I am not going to go over instillation here, and I will simply refer the user to section 6.4 of the manual for a description on how to setup the Biocellion framework on a standard unix box. I will present the model configuration file for our example, and the typical strategy I use to execute models.

First, the model configuration file is an xml file with run time configuration options. In this example it is called ‘sorting.xml’. This file hold the information on how to run the code and I typically think of it in four part, domain scale, output properties, parallelization properties and PDE properties. For domain scale, we have length of simulation <time_step num_baseline="1000"/> and <domain x="32" y="32" z="32"/> which sets the spatial domain to a cube 32 * 10 um in all 3 dimensions, you are welcome to chose anything you want for these parameter. You may also want or need to change the output properties, which specify the folder the output should go to and the interval it should be recorded. Finally, you should think about the number of threads you would like this is found as the last property in the system properties, num_threads. Here we are only considering parallelization on a shared memory machine, like a standard desktop with a multicore processor. You can set this property to the number of processors you would like to devote to the simulation. And YES it is that easy it is to take full advantage of the parallel computing power of Biocellion. If you would like to use multiple nodes (non shared memory) or more complex computing setups, its not that much more difficult, but we will save that for another time.

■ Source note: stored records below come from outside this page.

===== src/rtl/ring_fifo.sv =====
// Circular-buffer FIFO with wrap-bit head/tail pointers and ready/valid on both sides.
// Status outputs depend only on pointer state, never combinationally on enq_valid/deq_ready.

module ring_fifo_ctr #(
  parameter int unsigned W = 4
) (
  input  logic         clk,
  input  logic         rst_aL,
  input  logic         clr,
  input  logic         en,
  output logic [W-1:0] q
);

  always_ff @(posedge clk or negedge rst_aL) begin
    if (!rst_aL) begin
      q <= '0;
    end else if (clr) begin
      q <= '0;
    end else if (en) begin
      q <= q + 1'b1;
    end
  end

endmodule

module ring_fifo #(
  parameter int unsigned DATA_WIDTH = 32,
  parameter int unsigned ADDR_WIDTH = 3
) (
  input  logic                  clk,
  input  logic                  rst_aL,
  input  logic                  flush,
  input  logic                  enq_valid,
  output logic                  enq_ready,
  input  logic [DATA_WIDTH-1:0] enq_data,
  output logic                  deq_valid,
  input  logic                  deq_ready,
  output logic [DATA_WIDTH-1:0] deq_data,
  output logic [ADDR_WIDTH:0]   count
);

  localparam int unsigned DEPTH = 2 ** ADDR_WIDTH;

  logic [ADDR_WIDTH:0]   head_ptr;
  logic [ADDR_WIDTH:0]   tail_ptr;
  logic [DATA_WIDTH-1:0] storage [DEPTH];

  logic empty;
  logic full;
  logic enq_fire;
  logic deq_fire;

  always_comb begin
    empty = (head_ptr == tail_ptr);
    full  = (head_ptr[ADDR_WIDTH-1:0] == tail_ptr[ADDR_WIDTH-1:0]) &&
            (head_ptr[ADDR_WIDTH] != tail_ptr[ADDR_WIDTH]);
    count     = tail_ptr - head_ptr;
    enq_ready = !full;
    deq_valid = !empty;
    enq_fire  = enq_valid && enq_ready && !flush;
    deq_fire  = deq_valid && deq_ready && !flush;
  end

  ring_fifo_ctr #(.W(ADDR_WIDTH + 1)) u_tail (
    .clk    (clk),
    .rst_aL (rst_aL),
    .clr    (flush),
    .en     (enq_fire),
    .q      (tail_ptr)
  );

  ring_fifo_ctr #(.W(ADDR_WIDTH + 1)) u_head (
    .clk    (clk),
    .rst_aL (rst_aL),
    .clr    (flush),
    .en     (deq_fire),
    .q      (head_ptr)
  );

  // Storage is intentionally not reset; flush leaves contents stale.
  always_ff @(posedge clk) begin
    if (enq_fire) begin
      storage[tail_ptr[ADDR_WIDTH-1:0]] <= enq_data;
    end
  end

  assign deq_data = storage[head_ptr[ADDR_WIDTH-1:0]];

endmodule


===== config.mk =====
export PLATFORM = sky130hd
export DESIGN_NAME = ring_fifo
export DESIGN_NICKNAME = d
export VERILOG_FILES = /design/src/rtl/ring_fifo.sv
export SDC_FILE = /design/constraint.sdc
export NUM_CORES = 1
export LEC_CHECK = 0
export BUFFER_PORTS_ARGS = -buffer_cell sky130_fd_sc_hd__buf_4
export CAP_MARGIN = 10
export CORE_MARGIN = 8
export CORE_UTILIZATION = 54
export DETAILED_ROUTE_END_ITERATION = 6
export PLACE_DENSITY = 0.79
export SYNTH_ARGS = -nofsm -noshare
export SYNTH_HDL_FRONTEND = slang
export SYNTH_HIERARCHICAL = 1
export SYNTH_SLANG_ARGS = --single-unit

===== constraint.sdc =====
create_clock -name clk -period 8.3 [get_ports clk]
set_clock_uncertainty 0.15 [all_clocks]
set_input_delay 1.245 -clock clk [delete_from_list [all_inputs] [get_ports clk]]
set_output_delay 1.245 -clock clk [all_outputs]
set_load 0.02 [all_outputs]

==> metrics.yaml <==
timing:
  rsz0062_at_grt: "false"
  setup_viol: 0
  hold_viol: 0
  worstMarginPinSlew_ns: 0.9539
  drv_slew: 0
  fin_ws_ns: 3.833
  period_needed_ns: 4.467
  fmax_mhz: 223.8
  fin_tns_setup_ns: 0
  relSlewSlack: 0.3641
  finalCritPeriodShare: 0.5382
flow_run:
  cap_violations: 0
worst_setup_path:
  worst_ep_arrival_time_ns: 3.07
  r2r-end: "u_tail/q[3]"
  path_max_fanout: 39
  crit_start: "u_head/q[0]"
  critical_path_class: "register to output port"
  startpoint_type: "register"
  r2r_start: "u_head/q[2]"
  crit_chain: "buf_4 -> mux4_1 -> nand2_1 -> nand2_1 -> buf_4"
  reg2regPathDepth: 8
  cp_slowest_cell: "dfrtp_4"
  cpPeakStageDelay_ns: 0.80
  end_kind: "output port"
  cp.required_ns: 6.90
  rrSetupSlack_ns: 5.25
global_route:
  grt_pass1_vias: 5551
  grt-ovfl-total: 0
  grtUsageTotal: 0.1778
  grt_max_degree: 69
  grt_pass1_wl_um: 32250
  antenna_found_initial: 0
clocking:
  insertion_delay_ns: 0.52
  hold_buffers: 0
  htreeDepth: 1
  clockRootBuffer: "clkbuf_16"
  cts_tree: "built"
  cts_buffers: 26
  cts.reportedPaths.clkPinSlew_ns: 0.06
  clock_sinks: 264
  clockBufferDepth: 3
  cts-resized-gates: 0
  postCtsSetupBuffers: 0
drt:
  dr.pass1.iters: 5
  routed_wl_um: 20560
  final_antenna_net_count: 0
  viasPerCell: 5.943
  wl_per_cell_um: 23.97
  via_count: 5099
  remaining_drc_errors: 0
  first_iter_violations: 321
synthesis:
  synth.cell_area_mm2: 0.01032
  synth_seq_area_share: 0.7645
  yosysUniqueCellTypes: 27
  syn-num-nets: 548
  ys_warn_count: 6
  synthCells: 505
  syn_avg_cell_area_um2: 20.43
  ys_seq_elements: 264
power_and_ir_drop:
  ir_drop_mv: 0.1932
  p_int_mw: 2.186
  p_leak_nw: 4.050
  p_seq_frac: 0.542
  p_switching_uw: 559.1
  combPwrFrac: 0.057
  power.density_mw_per_mm2: 229.6
  sw_frac_of_total: 0.2037
  clkPwrFrac: 0.401
die:
  dieArea_mm2: 0.02379
  ioPinCount: 75
  dieWidth_um: 154.2
  start_util: 0.5516
  rows: 50
  core_mm2: 0.01871
  dieHeight_um: 154.2
placed_design:
  post-place-ws_ns: 4.287
  dp_hpwl_um: 11370
  portBuffers: 74
  gp_congestion: 0.7727
finish:
  layout-drive-gt1-share: 0.3242
  final_common_cell: "edfxtp_1"
  area_growth_pct: 15.90
  layout_common_cells: "edfxtp_1, nand2_1, buf_4, mux4_2, clkbuf_16"
  nFillCells: 1213
  final_net_count: 647
worst_hold_path:
  hold_class: "input port to async pin"
status:
  outcome: "complete, no violations"
==> state kept, by name (all words and copies together), names as in the netlist <==
register  flops
u_tail/q      4
u_head/q      4
storage     256
==> power groups by stage <==
stage / sequential [mW] / combinational (mW) / clock, mW
finish: 1.49 / 0.157 / 1.10
global route: 1.49 / 0.169 / 1.17
CTS: 1.49 / 0.159 / 1.12
detailed placement: 1.52 / 0.158 / 0
global placement: 1.51 / 0.154 / 0
floorplan: 1.51 / 0.0989 / 0
==> through the flow <==
| step | cells | area (um2) | power (mW) | hold WS (ns) | util |
|---|---|---|---|---|---|
| after global routing | 857 | 11960 | 2.831 | 0.3731 | 0.6391 |
| after detailed placement | 810 | 11150 | 1.673 | 0.4948 | 0.5961 |
| final | 858 | 11960 | 2.745 | 0.3845 | 0.6393 |
| after global placement | 810 | 11150 | 1.667 | 0.4831 | 0.5961 |
| after floorplan | 505 | 10320 | 1.609 | 0.3838 | - |
| after CTS | 857 | 11960 | 2.768 | 0.3693 | 0.6391 |
==> metal layers <==
| layer | vias to the layer above | GRT usage | part of all wire |
|---|---|---|---|
| li1 | 2211 | - | - |
| met1 | 2625 | 0.2215 | 0.39 |
| met2 | 221 | 0.3058 | 0.52 |
| met3 | 42 | 0.03650 | 0.065 |
| met4 | 0 | 0.06160 | 0.026 |
| met5 | - | 0 | 0 |
==> synthesized netlist by cell type (all sizes together) <==
| cell type | instances | area [um2] |
|---|---|---|
| nand4 | 3 | 18.77 |
| nand2 | 99 | 371.6 |
| inv | 7 | 26.28 |
| mux4 | 64 | 1456 |
| fa | 1 | 20.02 |
| buf | 17 | 181.4 |
| clkbuf | 4 | 15.01 |
| nor3b | 1 | 7.510 |
| or3 | 2 | 12.51 |
| nor3 | 8 | 40.04 |
| nand3b | 3 | 22.52 |
| nor2 | 8 | 30.03 |
| a21bo | 2 | 20.02 |
| xnor2 | 5 | 43.79 |
| mux2i | 2 | 20.02 |
| mux2 | 2 | 30.03 |
| and3b | 1 | 8.760 |
| dfrtp | 8 | 200.2 |
| nand3 | 1 | 5.000 |
| ha | 5 | 62.56 |
| a221oi | 1 | 8.760 |
| edfxtp | 256 | 7687 |
| a21oi | 2 | 10.01 |
| nor2b | 3 | 18.77 |
==> how the worst max path moves through the flow <==
stage	end
after floorplan	storage[2][0]
after global placement	deq_data[1]
after detailed placement	deq_data[1]
after CTS	deq_data[1]
after global routing	deq_data[1]
final	deq_data[1]
==> cell type report <==
cell class                 count  area (um2)  area share
timing repair buffer          92       690.7     0.05776
antenna                        1       2.502   0.0002093
tap                          234       292.8     0.02448
clock inverter                16       136.4     0.01141
inverter                       7       26.28    0.002197
multi-input combinational    213        2247      0.1879
sequential                   264        7893      0.6600
clock buffer                  31       669.4     0.05598
==> logic make-up after synthesis <==
| group | count (synthesis) | synth area share |
|---|---|---|
| flops | 264 | 0.7645 |
| simple gates | 129 | 0.05190 |
| mux | 68 | 0.1460 |
| buf+inv | 28 | 0.02159 |
| fa+ha+maj | 6 | 0.008004 |
| compound gates | 5 | 0.003760 |
| xor+xnor | 5 | 0.004244 |
==> worst max-delay path, delay by kind of cell, from the launching register on <==
kind	cells	cell delay, ns
DFF	1	0.80
muxes	1	0.67
and+or+nand+nor	2	0.18
buffers and inverters	2	0.87
Power figures use the tool's default switching activity.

To run a model you can move the model code to the ‘libmodel/model/’ folder in the Biocellion package. However, I find moving code back and forth annoying so I use a shell script that makes a soft link to the model code I am interested in:

BCPATH='/local/biocellion' MYPATH='/users/rtasseff/biocellion' MODEL=$1 rm $BCPATH/libmodel/model ln -s $MYPATH/$MODEL/model $BCPATH/libmodel/model

make clean -C $BCPATH/libmodel/ make -C $BCPATH/libmodel/

The variable passed to this script is the name of the folder where the model code actually resides. You can see that this script also compiles the model code. Once the code is associated to the model folder and it is compiled you are ready to run. Remember, at this point you can only change the properties in the xml file, if you change any model code you obviously need to recompile. I also use a shell script to run:

BCPATH='/local/biocellion' MYPATH='/users/rtasseff/biocellion' MODEL=$1 BEXT='DP.SPAGENT.OPT'

rm $MYPATH/$MODEL/output/*

rm $BCPATH/libmodel/model ln -s $MYPATH/$MODEL/model $BCPATH/libmodel/model

cd $BCPATH/framework/main/ ./biocellion.$BEXT $MYPATH/$MODEL/model/run_param.xml

You might notice that I have a folder called output in the same location as the model code folder. I delete the output from previous runs before new ones. This is because in the best situation it will get written over and in the worst situation I will have changed some run time properties and I might end up with some combination of outputs from multiple runs.

Conclusion

Well, that is how you build and run a simple agent based Biocellion model. The next example will show you how to visualize simple and more complex results, run PDEs, and use more advanced functions. Hopefully it will not be long until you are developing your own high performance, biological models. And, please, don’t forget to cite Biocellion where appropriate!